PROBLEM STATEMENT: Each line starting at the one that contains "Clock inverter: 14 / 130" and ending at the one that contains "path | slack, ns" must be returned exactly, and the rest of the listing is left out.

[[ SUPPLIED DATA open ]]

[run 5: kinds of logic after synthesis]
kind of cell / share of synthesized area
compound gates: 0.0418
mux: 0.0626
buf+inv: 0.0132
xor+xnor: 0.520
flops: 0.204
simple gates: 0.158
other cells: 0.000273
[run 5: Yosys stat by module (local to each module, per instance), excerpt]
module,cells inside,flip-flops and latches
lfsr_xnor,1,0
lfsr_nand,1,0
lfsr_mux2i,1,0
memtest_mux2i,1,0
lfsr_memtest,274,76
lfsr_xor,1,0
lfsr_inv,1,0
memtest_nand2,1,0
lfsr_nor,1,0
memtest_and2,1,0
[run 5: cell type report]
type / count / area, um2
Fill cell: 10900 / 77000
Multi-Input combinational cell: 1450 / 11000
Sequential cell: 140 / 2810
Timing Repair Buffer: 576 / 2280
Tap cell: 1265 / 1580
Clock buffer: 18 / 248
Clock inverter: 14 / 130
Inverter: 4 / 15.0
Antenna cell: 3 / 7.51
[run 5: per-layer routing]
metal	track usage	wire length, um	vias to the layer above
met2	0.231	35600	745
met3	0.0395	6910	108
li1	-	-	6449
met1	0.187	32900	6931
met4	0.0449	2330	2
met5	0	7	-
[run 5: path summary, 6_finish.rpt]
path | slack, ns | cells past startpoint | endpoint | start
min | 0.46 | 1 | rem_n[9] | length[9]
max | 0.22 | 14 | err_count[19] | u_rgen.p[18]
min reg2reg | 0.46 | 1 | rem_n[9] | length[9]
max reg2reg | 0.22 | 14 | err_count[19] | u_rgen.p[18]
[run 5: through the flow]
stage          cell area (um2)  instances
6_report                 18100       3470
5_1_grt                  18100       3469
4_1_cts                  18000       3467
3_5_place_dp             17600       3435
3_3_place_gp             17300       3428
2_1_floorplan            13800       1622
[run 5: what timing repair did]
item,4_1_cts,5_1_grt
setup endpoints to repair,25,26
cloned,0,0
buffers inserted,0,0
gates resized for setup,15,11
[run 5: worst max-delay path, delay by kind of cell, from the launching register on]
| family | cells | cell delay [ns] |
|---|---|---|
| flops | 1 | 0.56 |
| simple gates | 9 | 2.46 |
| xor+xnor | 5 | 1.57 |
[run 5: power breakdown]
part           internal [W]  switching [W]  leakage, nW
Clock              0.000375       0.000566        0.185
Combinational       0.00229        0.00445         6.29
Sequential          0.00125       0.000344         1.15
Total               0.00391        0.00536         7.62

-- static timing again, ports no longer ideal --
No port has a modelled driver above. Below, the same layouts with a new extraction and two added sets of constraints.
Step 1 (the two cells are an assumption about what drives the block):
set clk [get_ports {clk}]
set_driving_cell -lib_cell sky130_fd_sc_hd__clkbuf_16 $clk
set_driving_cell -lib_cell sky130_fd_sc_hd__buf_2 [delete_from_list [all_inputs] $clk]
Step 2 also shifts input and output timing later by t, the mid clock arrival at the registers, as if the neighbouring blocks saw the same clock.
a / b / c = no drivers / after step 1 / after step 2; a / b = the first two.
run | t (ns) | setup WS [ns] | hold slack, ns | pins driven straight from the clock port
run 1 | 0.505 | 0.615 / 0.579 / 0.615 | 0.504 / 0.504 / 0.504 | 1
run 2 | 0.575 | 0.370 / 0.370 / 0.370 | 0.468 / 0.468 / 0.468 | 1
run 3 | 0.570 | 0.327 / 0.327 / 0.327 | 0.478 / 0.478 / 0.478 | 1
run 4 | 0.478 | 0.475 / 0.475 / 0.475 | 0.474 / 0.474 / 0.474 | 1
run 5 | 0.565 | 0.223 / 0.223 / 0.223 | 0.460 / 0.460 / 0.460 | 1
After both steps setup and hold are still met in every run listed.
From an optimization exercise on the open Yosys and OpenROAD flow, aimed at small area, a short achievable clock period and few clock cycles; shortcuts taken in it are not production practice.
At most, simulation tests tie the RTL to the original design; equivalence was not proved.
Power figures rest on the tool's default switching activity, not on a simulated workload.

## build 36
==> flow/design.v (excerpt) <==
module bdm_codec (
    input  wire         clk,
    input  wire         rst,
    input  wire         req_valid,
    output wire         req_ready,
    input  wire [7:0]   req,
    input  wire [7:0]   p0,
    input  wire [7:0]   p1,
    input  wire [39:0]  hdr,
    input  wire [8:0]   din_len,
    input  wire         din_valid,
    output wire         din_ready,
    input  wire [7:0]   din_data,
    output wire         dout_valid,
    input  wire         dout_ready,
    output wire [7:0]   dout_data,
    output wire         dout_last,
    output wire         done,
    output wire [3:0]   st,
    output wire [2:0]   cls,
    output wire [7:0]   rb,
    output wire         rf,
    output wire [7:0]   opc,
    output wire [7:0]   ctl,
    output wire [7:0]   len,
    output wire [191:0] fld,
    output wire [7:0]   fv
);
For scale: about 220 flip-flops, roughly 0.011 sq mm of cells after synthesis.
==> flow/config.mk <==
export PLATFORM = sky130hd
export DESIGN_NAME = bdm_codec
export DESIGN_NICKNAME = bdm_codec
export VERILOG_FILES = /design/flow/design.v
export SDC_FILE = /design/flow/constraint.sdc
export NUM_CORES = 4
export LEC_CHECK = 0
export CAP_MARGIN = 20
export CORE_MARGIN = 2
export CORE_UTILIZATION = 40
export CTS_BUF_LIST = sky130_fd_sc_hd__clkbuf_8
export SETUP_SLACK_MARGIN = 3.5
export SLEW_MARGIN = 20
==> flow/constraint.sdc <==
create_clock -name core_clock -period 6.0 [get_ports {clk}]
set_input_delay 1.2000 -clock core_clock [delete_from_list [all_inputs] [get_ports {clk}]]
set_output_delay 1.2000 -clock core_clock [all_outputs]
set_load 0.01 [all_outputs]
standard.sh (not shown) runs the stock make flow with config.mk's settings and CLKGATE_MAP_FILE= SYNTH_SCRIPT=/design/flow/synth_recipe.tcl, a recipe that flattens the netlist after the stock synthesis.
==> flow/flow/run.sh <==
#!/bin/bash
set -euo pipefail
export BUFFER_PORTS_ARGS="-buffer_cell sky130_fd_sc_hd__buf_1"
bash standard.sh > standard.log 2>&1
Build 36 did not stop at any stage, and its layout met the timing, design-rule and antenna checks.
What follows belongs to an exercise in optimizing a design on an open flow for a short achievable clock period and few clock cycles; a production flow would make more cautious choices.

== lane 1 ==
Design cvb, start of the top module:
module cvb (
    input  wire        clk,
    input  wire        rst,           
    input  wire        host_wr,
    input  wire [2:0]  host_waddr,
    input  wire [15:0] host_wdata,
    input  wire [2:0]  host_raddr,
    output wire [15:0] host_rdata,
    output wire        busy,
    output wire [2:0]  outcome,
    output wire        mem_en,
    output wire        mem_we,
    output wire [15:0] mem_addr,
    output wire [7:0]  mem_wdata,
    input  wire [7:0]  mem_rdata,
    output wire        poll_en,
    output wire [1:0]  poll_sel,      
    input  wire        poll_ans,
    output wire        put_en,
    output wire [7:0]  put_data,
    output wire        get_en,
    input  wire [7:0]  get_data,
    output wire        chs_valid,
    output wire [7:0]  chs_data,
    input  wire        chs_ready,
    input  wire        chs_err,
    input  wire        chr_valid,
    input  wire [7:0]  chr_data,
    input  wire        chr_err,
    output wire        chr_ready
);
    localparam [2:0] O_NONE    = 3'd0,
                     O_OK      = 3'd1,
                     O_TIMEOUT = 3'd2,
                     O_CHERR   = 3'd3,
                     O_MALF    = 3'd4,
                     O_INVAL   = 3'd5,
                     O_NOTF    = 3'd6,
  ...
Size in the first run: roughly 3000 cells after synthesis, about 480 flip-flops.
export LEC_CHECK = 0
export CAP_MARGIN = 20
export CORE_MARGIN = 2
export CORE_UTILIZATION = 60
export PLACE_DENSITY = 0.7
export SETUP_SLACK_MARGIN = 3.0
export SLEW_MARGIN = 20
export SYNTH_HIERARCHICAL = 1
export SYNTH_MINIMUM_KEEP_SIZE = 0
create_clock -name core_clock -period 6.0 [get_ports {clk}]
run.sh (not shown) runs the stock make flow with config.mk's settings and CLKGATE_MAP_FILE= SYNTH_SCRIPT=/design/flow/synth_recipe.tcl, a recipe that flattens the netlist after the stock synthesis.
Lane 1 went all the way through synthesis, placement and routing and the layout is clean on timing, DRC and antenna.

[[ SUPPLIED DATA closed ]]

TASK ANSWER:
Clock inverter: 14 / 130
Inverter: 4 / 15.0
Antenna cell: 3 / 7.51
[run 5: per-layer routing]
metal	track usage	wire length, um	vias to the layer above
met2	0.231	35600	745
met3	0.0395	6910	108
li1	-	-	6449
met1	0.187	32900	6931
met4	0.0449	2330	2
met5	0	7	-
[run 5: path summary, 6_finish.rpt]
path | slack, ns | cells past startpoint | endpoint | start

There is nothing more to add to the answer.